++++ Source data
===== src/rtl/mips_store_buffer.sv =====
// mips_store_buffer
// Posted-write buffer between the MIPS core data-memory port and data memory.
// Stores are queued in a circular FIFO and drained to memory one at a time via
// a mem_we/mem_ack handshake; loads that hit a queued word get the newest data.
//
// Ports:
//   clk, reset                      - clock, synchronous active-low reset
//   st_valid/st_addr/st_data        - store from the core (MemWrite/ALUResult/rt)
//   st_ready, stall                 - buffer can accept / core must hold its PC
//   ld_valid/ld_addr                - load lookup from the core (MemRead)
//   ld_hit, ld_data                 - forwarding result (data is 0 on a miss)
//   mem_we/mem_addr/mem_wdata       - write request for the head entry
//   mem_ack                         - memory accepted the head write this cycle
//   count, empty, full              - occupancy status
//
// Optional feature macro: MIPS_STORE_BUFFER_COALESCE_EN
//   When defined, a store to the same word as the newest entry overwrites that
//   entry's data in place (also when full), unless that entry is the head
//   currently being written to memory.
module mips_store_buffer #(
    parameter int DEPTH  = 4,
    parameter int ADDR_W = 32,
    parameter int DATA_W = 32
) (
    input  logic                    clk,
    input  logic                    reset,
    input  logic                    st_valid,
    input  logic [ADDR_W-1:0]       st_addr,
    input  logic [DATA_W-1:0]       st_data,
    output logic                    st_ready,
    output logic                    stall,
    input  logic                    ld_valid,
    input  logic [ADDR_W-1:0]       ld_addr,
    output logic                    ld_hit,
    output logic [DATA_W-1:0]       ld_data,
    output logic                    mem_we,
    output logic [ADDR_W-1:0]       mem_addr,
    output logic [DATA_W-1:0]       mem_wdata,
    input  logic                    mem_ack,
    output logic [$clog2(DEPTH):0]  count,
    output logic                    empty,
    output logic                    full
);
    localparam int PTR_W = $clog2(DEPTH);
    localparam int CNT_W = PTR_W + 1;

    typedef enum logic [0:0] {IDLE = 1'b0, WRITE = 1'b1} state_t;

    // Word-granular address compare; byte offset bits are ignored.
    function automatic logic word_match(input logic [ADDR_W-1:0] a,
                                        input logic [ADDR_W-1:0] b);
        return (a[ADDR_W-1:2] == b[ADDR_W-1:2]);
    endfunction

    logic [ADDR_W-1:0] addr_mem_r [DEPTH];
    logic [DATA_W-1:0] data_mem_r [DEPTH];
    logic [DEPTH-1:0]  valid_r;
    logic [PTR_W-1:0]  head_r;
    logic [PTR_W-1:0]  tail_r;
    logic [CNT_W-1:0]  count_r;
    logic [CNT_W-1:0]  count_nxt_s;
    state_t            state_r;
    state_t            state_nxt_s;
    logic              full_s;
    logic              empty_s;
    logic              st_ready_s;
    logic              coalesce_s;
    logic              push_s;
    logic              pop_s;
    logic              mem_we_s;
    logic              fwd_hit_s;
    logic [DATA_W-1:0] fwd_data_s;

    assign full_s  = (count_r == CNT_W'(DEPTH));
    assign empty_s = (count_r == CNT_W'(0));

`ifdef MIPS_STORE_BUFFER_COALESCE_EN
    logic [PTR_W-1:0] newest_s;
    assign newest_s = tail_r - PTR_W'(1);
    // The head in WRITE is on the memory bus, so it must not be modified.
    assign coalesce_s = st_valid && !empty_s
                        && word_match(st_addr, addr_mem_r[newest_s])
                        && !((newest_s == head_r) && (state_r == WRITE));
    assign st_ready_s = !full_s || coalesce_s;
`else
    assign coalesce_s = 1'b0;
    assign st_ready_s = !full_s;
`endif

    assign push_s = st_valid && st_ready_s && !coalesce_s;
    assign pop_s  = (state_r == WRITE) && mem_ack;

    // Occupancy after this cycle's push/pop.
    always_comb begin
        count_nxt_s = count_r;
        case ({push_s, pop_s})
            2'b10:   count_nxt_s = count_r + CNT_W'(1);
            2'b01:   count_nxt_s = count_r - CNT_W'(1);
            default: count_nxt_s = count_r;
        endcase
    end

    // FIFO storage, pointers, valid bits and occupancy.
    always_ff @(posedge clk) begin
        if (!reset) begin
            head_r  <= PTR_W'(0);
            tail_r  <= PTR_W'(0);
            count_r <= CNT_W'(0);
            valid_r <= DEPTH'(0);
            for (int i = 0; i < DEPTH; i++) begin
                addr_mem_r[i] <= ADDR_W'(0);
                data_mem_r[i] <= DATA_W'(0);
            end
        end else begin
            if (push_s) begin
                addr_mem_r[tail_r] <= st_addr;
                data_mem_r[tail_r] <= st_data;
                valid_r[tail_r]    <= 1'b1;
                tail_r             <= tail_r + PTR_W'(1);
            end
`ifdef MIPS_STORE_BUFFER_COALESCE_EN
            if (coalesce_s) begin
                data_mem_r[newest_s] <= st_data;
            end
`endif
            // push and pop never share an index: pop needs count>=1, push needs count<DEPTH.
            if (pop_s) begin
                valid_r[head_r] <= 1'b0;
                head_r          <= head_r + PTR_W'(1);
            end
            count_r <= count_nxt_s;
        end
    end

    // Drain FSM state register.
    always_ff @(posedge clk) begin
        if (!reset) begin
            state_r <= IDLE;
        end else begin
            state_r <= state_nxt_s;
        end
    end

    // Drain FSM next-state logic.
    always_comb begin
        state_nxt_s = state_r;
        case (state_r)
            IDLE: begin
                if (!empty_s) state_nxt_s = WRITE;
                else          state_nxt_s = IDLE;
            end
            WRITE: begin
                if (pop_s && (count_nxt_s == CNT_W'(0))) state_nxt_s = IDLE;
                else                                      state_nxt_s = WRITE;
            end
            default: state_nxt_s = IDLE;
        endcase
    end

    // Drain FSM outputs.
    always_comb begin
        mem_we_s = 1'b0;
        case (state_r)
            IDLE:    mem_we_s = 1'b0;
            WRITE:   mem_we_s = 1'b1;
            default: mem_we_s = 1'b0;
        endcase
    end

    // Load forwarding: walk oldest to newest so the last match wins.
    always_comb begin
        logic [PTR_W-1:0] idx_s;
        fwd_hit_s  = 1'b0;
        fwd_data_s = DATA_W'(0);
        idx_s      = head_r;
        for (int i = 0; i < DEPTH; i++) begin
            idx_s = head_r + PTR_W'(i);
            if (ld_valid && valid_r[idx_s] && word_match(ld_addr, addr_mem_r[idx_s])) begin
                fwd_hit_s  = 1'b1;
                fwd_data_s = data_mem_r[idx_s];
            end else begin
                fwd_hit_s  = fwd_hit_s;
                fwd_data_s = fwd_data_s;
            end
        end
    end

    assign st_ready  = st_ready_s;
    assign stall     = st_valid && !st_ready_s;
    assign ld_hit    = fwd_hit_s;
    assign ld_data   = fwd_data_s;
    assign mem_we    = mem_we_s;
    assign mem_addr  = addr_mem_r[head_r];
    assign mem_wdata = data_mem_r[head_r];
    assign count     = count_r;
    assign empty     = empty_s;
    assign full      = full_s;

endmodule


===== config.mk =====
export PLATFORM = sky130hd
export DESIGN_NAME = mips_store_buffer
export DESIGN_NICKNAME = d
export VERILOG_FILES = /design/src/rtl/mips_store_buffer.sv
export SDC_FILE = /design/constraint.sdc
export NUM_CORES = 1
export LEC_CHECK = 0
export ABC_AREA = 0
export ABC_CLOCK_PERIOD_IN_PS = 16000
export BUFFER_PORTS_ARGS = -buffer_cell sky130_fd_sc_hd__buf_2
export CORE_MARGIN = 1.5
export CORE_UTILIZATION = 55
export DETAILED_ROUTE_END_ITERATION = 7
export GPL_TIMING_DRIVEN = 0
export PLACE_DENSITY_LB_ADDON = 0.2
export SYNTH_ARGS = -nofsm -noshare
export SYNTH_HDL_FRONTEND = slang
export SYNTH_SLANG_ARGS = --single-unit

===== constraint.sdc =====
create_clock -name clk -period 16 [get_ports clk]
set_input_delay 0 -clock clk [delete_from_list [all_inputs] [get_ports clk]]
set_output_delay 0 -clock clk [all_outputs]
set_load 0.02 [all_outputs]

# Yosys cells after proc, flatten, opt, wreduce, memory -nomap -nowiden

Memory sizes are Yosys's and may differ from the RTL's. A register that Yosys moved wholly into a read port is not among the register bits.
Index checks and enable logic that the tools add are counted.

Eq/ne operators: 7
Muxes and demuxes: 42
$lt $le $gt $ge: 7
$add $sub $neg: 6
Bitwise gates (word level): 4
Reductions and logical operators: 19

Operator list:

| kind                                                                          | number |
|---|---|
| 32-bit two-way mux                                                            | 6 |
| 30-bit equality test                                                          | 4 |
| 32-bit OR reduction                                                           | 2 |
| 1-bit two-way mux                                                             | 18 |
| 2-bit by 3-bit less-than comparator with 1-bit output (second input constant) | 5 |
| 1-bit logical AND                                                             | 14 |
| 2-bit two-way mux                                                             | 6 |
| 4-bit two-way mux                                                             | 3 |
| 1-bit binary-select mux with 2-bit select                                     | 4 |
| 3-bit zero test                                                               | 2 |
| 3-bit case mux with 2 select lines                                            | 1 |
| 2-bit by 1-bit adder with 2-bit output (second input constant)                | 2 |
| 2-bit adder (second input constant)                                           | 2 |
| 4-bit AND                                                                     | 1 |
| 1-bit demux with 2-bit select                                                 | 2 |
| 2-bit by 1-bit >= comparator with 1-bit output (second input constant)        | 2 |
| 4-bit inverter                                                                | 1 |
| 4-bit bitwise OR                                                              | 1 |
| 1-bit case mux with 2 select lines                                            | 2 |
| 3-bit by 1-bit adder with 3-bit output (second input constant)                | 1 |
| 3-bit equality test (second input constant)                                   | 1 |
| 3-bit by 1-bit subtractor with 3-bit output (second input constant)           | 1 |
| 2-bit by 1-bit equality test with 1-bit output (second input constant)        | 1 |
| 2-bit equality test (second input constant)                                   | 1 |
| 2 further kinds                                                               | 2 |

Bits in writable memories: 256
Input port bits: 101
Memories kept: 2
Word-level logic and storage cells: 92
Register bits after elaboration: 12

Memories:

| memory     | words | bits a word | read ports | clocked after Yosys merged registers in | wr ports | RTL line | source |
|---|---|---|---|---|---|---|---|
| addr_mem_r | 4     | 32          | 4          | 1                                       | 4        | 55       | `logic [ADDR_W-1:0] addr_mem_r [DEPTH];` |
| data_mem_r | 4     | 32          | 4          | 1                                       | 4        | 56       | `logic [DATA_W-1:0] data_mem_r [DEPTH];` |

# Logic depth before layout (Yosys ltp)

Gate-level depths: netlist (run 1).

Depth in word-level cells: 9
Depth in mapped cells: 20
Depth with buffers taken out: 11

# Worst setup path before layout (run 1)

OpenSTA, ideal clock, no wires.

Kind: register -> register
Start: reg count_r[0], in the netlist count[0]
End: mem addr_mem_r[3][0], enable pin
Cell stages (with the launch flop): 8
Path buffers: 2
Period minus slack after synthesis: 6.762 ns
Data arrival time: 6.181 ns
Slack: 9.238 ns
Path through: dfxtp_1 clkbuf_1 nor2_1 nand2_1 and2_1 clkbuf_1 inv_1 o31ai_1

RTL lines:

| what                   | RTL line | source |
|---|---|---|
| from (decl)            | 60       | `logic [CNT_W-1:0] count_r;` |
| from (signal assigned) | 131      | `count_r <= count_nxt_s;` |
| to (decl)              | 55       |  |

# Worst setup path after layout (run 1)

Start: reg head_r[0]
End: out ld_data[14]

Word-level cells in the longest chain between the ends: 8
Elaborated cells between the ends (all ways): 28
Classes of those cells: add/sub: 3; eq/ne: 3; mux: 12; reduce/logical: 8; memory: 2

RTL lines:

| what                                                           | RTL line | source |
|---|---|---|
| from (decl)                                                    | 58       | `logic [PTR_W-1:0] head_r;` |
| from (signal assigned)                                         | 129      | `head_r <= head_r + PTR_W'(1);` |
| branches (longest 7 deep; another with memory read 4 x 32 bit) | n/a      |  |
| 32-bit two-way mux (*)                                         | 178      | `if (ld_valid && valid_r[idx_s] && word_match(ld_addr, addr_mem_r[idx_s])) begin` |
| to (decl)                                                      | 35       | `output logic [DATA_W-1:0] ld_data,` |

Every way passes the cells marked *. The select of a mux whose other input is x is not followed.

==> metrics.yaml, run 1 <==
drt:
  drt_wl_total_mm: 71.85
  wire_per_inst_um: 30.64
  ant_nets: 0
  drt_first_iter_violations: 2392
  wl_met1_mm: 29.12
  vias_per_cell: 6.820
  wl_met2_mm: 31.64
  highest_layer: "met4"
  via_count: 15990
  first_pass_iters: 6
  drcViolationCount: 0
  dr_wl_met3_mm: 8.811
logic_synthesis:
  synthAdderAreaFrac_pct: 0.7032
  synthXorXnorAreaFrac_pct: 4.737
  ys_ff_latch: 270
  synth_flop_cell: "edfxtp_1"
  synth.area.top_cells: "edfxtp_1 (41%), mux4_2 (14%), mux2i_1 (8.0%), and2_1 (6.6%), xnor2_1 (3.6%)"
  synth_compound_area_share_pct: 9.454
  synth-simple-area-share_pct: 13.41
  yosysWarnings: 0
  avgSynthCellArea_um2: 11.86
  synth_area_um2: 18860
  synth_top_area_share_pct: 40.76
  synth.distinct_cells: 68
  synth_mux_area_share_pct: 25.10
  yosys.area.top_type: "edfxtp_1"
  synth_fp_nets: 1701
  ys_seq_area_share_pct: 42.25
  synthCells: 1590
  ys_async_sr_fraction_pct: 0
  synth_top_family_by_area: "multiplexers"
  synth_edf_count: 256
power_and_ir_drop:
  total_power_w: 0.002816
  p_per_area_nw_per_um2: 127.2
  ir_worst_vdd_v: 0.0001275
  power_leakage_nw: 8.086
outcome:
  status: "finished, final reports clean"
placement:
  dp_hpwl_mm: 51.88
  dp.cells: 2223
  io_buffer_count: 178
  gp_congestion: 0.9906
  placed_area_um2: 20500
clock_network:
  numCtsBuffers: 30
  cts.sink_count: 270
  cts_resized: 0
  clk_latency_ns: 0.59
  cts_tree: "done"
  htree_levels: 1
  ctsLongestPathBuffers: 3
  cts_setup_buffers: 0
  cts.clk_slew.worst_paths_ns: 0.06
  cts_root_buffer: "clkbuf_16"
floorplan:
  rows: 67
  fp.dieH_um: 188.2
  io_pins: 206
  core_um2: 33620
  die_area_um2: 35410
  die_w_um: 188.2
  initial_utilization_pct: 56.10
setup_path:
  cp.arrival_ns: 7.40
  worstSetupStartpointType: "flip-flop"
  critPathMaxStageDelay_ns: 0.53
  worstPathMaxFanout: 10
  cpMostUsedCell: "buf_2"
  end_kind: "output pin"
  timing_worst_setup_path_type: "flip-flop to output pin"
  worstPathRequired_ns: 16.00
  cp_slowest_cell: "nor3_1"
  path_cells: "buf_6 > buf_8 > buf_12 > buf_6 > buf_2 > inv_1 > ha_1 > buf_4 > buf_2 > buf_2 > buf_2 > o31ai_1 > a21oi_1 > nand3_1 > nor3_1 > nand4_1 > clkbuf_1 > clkbuf_1 > a31oi_1 > buf_2"
global_routing:
  grt_max_degree: 43
  track_usage_pct: 40.22
  antenna_found_initial: 3
  first_global_vias: 15390
  overflow: 0
  grt_pass1_wl_mm: 103.8
sta:
  setup_violations: 0
  fin_crit_sh_pct: 46.26
  fmax_mhz: 135.1
  period_minus_slack_ns: 7.402
  grt_setup_unrepaired: "false"
  slew_violations: 0
  relSlewSlack_pct: 24.88
  hold_violations: 0
  fin_worst_skew_ns: 0.02187
  worstMarginPinSlew_ns: 1.127
  finalSetupTns_ns: 0
hold_path:
  hold_class: "primary input to flip-flop"
layout:
  utilization_pct: 65.86
  nets: 1982
  final_area_um2: 22140
  syn2layout_area_growth_pct: 17.40
  instances_no_fill: 2345
  layout-drive-gt1-share_pct: 24.43
run:
  drv_cap: 0
-- layout by cell type (no fill, tap or decap), types with 19 or more instances in the layout --
cell / n
edfxtp_1: 256
and3_1: 67
o22ai_1: 40
mux2_2: 48
clkbuf_1: 99
nand2_1: 93
a21oi_1: 19
a221oi_1: 25
xnor2_1: 77
mux2i_1: 151
and2_1: 199
mux4_2: 117
nand4_1: 20
xor2_1: 25
clkbuf_16: 31
buf_2: 207
dlygate4sd3_1: 64
nor2_1: 22
inv_1: 21
o21ai_0: 104
-- synthesized netlist by cell type, types with 6 or more instances --
cell       number
edfxtp_1      256
o22ai_1        40
a2bb2oi_1       6
o21ai_0       104
xor2_1         25
mux4_2        117
and2_1        199
nand4_1        20
nor4_1          8
mux2i_1       151
buf_6           9
xnor2_1        77
nor2_1         22
and3_1         67
nor3_1         10
a21oi_1        19
nand3_1         6
buf_4           7
clkbuf_1       94
ha_1            9
nand2_1        93
a221oi_2       10
nand2b_1        7
inv_1          21
dfxtp_1        14
buf_2          29
buf_1          13
mux2_2         48
a221oi_1       25
-- cells by family (layout without fill, tap and decap cells) --
logic type	after synthesis	in the layout
compound gates	264	264
flops	270	270
buf+inv	176	481
other cells	0	2
simple gates	449	449
xor+xnor	102	102
fa+ha+maj	10	10
mux	319	319
-- registers in the layout (all words and copies together), names as in the netlist, named ones only --
register	count
state_r	1
head_r	2
addr_mem_r	128
tail_r	2
count	3
valid_r	4
data_mem_r	128
-- repair_timing --
item,in CTS,in global routing
endpoints found under the setup margin,0,0
hold endpoints to repair,256,0
hold buffers,64,0
-- through the flow --
stage,setup slack [ns],hold slack (ns)
after floorplan,9.238,0.1982
after global placement,5.174,0.3054
after detailed placement,9.622,0.3129
after CTS,8.963,0.1257
after global routing,8.646,0.1754
final,8.598,0.1604
-- final timing paths --
check                 to  slack [ns]  startpoint  cells after the start
max          ld_data[14]        8.60   head_r[0]                     20
min              state_r        0.16     mem_ack                      4
max reg2reg    flip-flop       10.30   head_r[0]                     15
min reg2reg   valid_r[1]        0.56  valid_r[1]                      2
-- power breakdown --
part | internal [W] | switching [W]
Combinational | 0.000464 | 0.000732
Clock | 0.000416 | 0.000298
Sequential | 0.000851 | 0.0000560
-- layer usage --
layer / global-route usage (%) / vias to the layer above
li1: - / 6671
met1: 58.25 / 7929
met2: 60.87 / 1231
met3: 9.350 / 161
met4: 11.08 / 0
met5: 0 / -
-- critical path, delay by kind of cell (launching register included) --
family | cells | cell delay [ns]
buf+inv | 13 | 4.08
simple gates | 3 | 0.99
compound gates | 3 | 0.85
fa+ha+maj | 1 | 0.46
flops | 1 | 0.39
-- final cells by class --
cell class              instances  area, um2
fillers                      2623      11480
multi-input cells            1144      10110
flip-flops and latches        270       7968
repair buffers                249       1687
clock buffers                  36      794.5
plain buffers                 154      735.7
well taps                     448      560.5
clock inverters                20      197.7
inverters                      22      82.58
diodes                          2      5.005
Power figures use the tool's default switching activity.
++++++++
◆ **Exercise aim**:
Among the records above, extract exactly the lines from the line with "Path buffers: 2" to the line with "Elaborated cells between", both lines included, and leave out the rest.

◆ **Output for this task**:
Path buffers: 2
Period minus slack after synthesis: 6.762 ns
Data arrival time: 6.181 ns
Slack: 9.238 ns
Path through: dfxtp_1 clkbuf_1 nor2_1 nand2_1 and2_1 clkbuf_1 inv_1 o31ai_1

RTL lines:

| what                   | RTL line | source |
|---|---|---|
| from (decl)            | 60       | `logic [CNT_W-1:0] count_r;` |
| from (signal assigned) | 131      | `count_r <= count_nxt_s;` |
| to (decl)              | 55       |  |

# Worst setup path after layout (run 1)

Start: reg head_r[0]
End: out ld_data[14]

Word-level cells in the longest chain between the ends: 8
Elaborated cells between the ends (all ways): 28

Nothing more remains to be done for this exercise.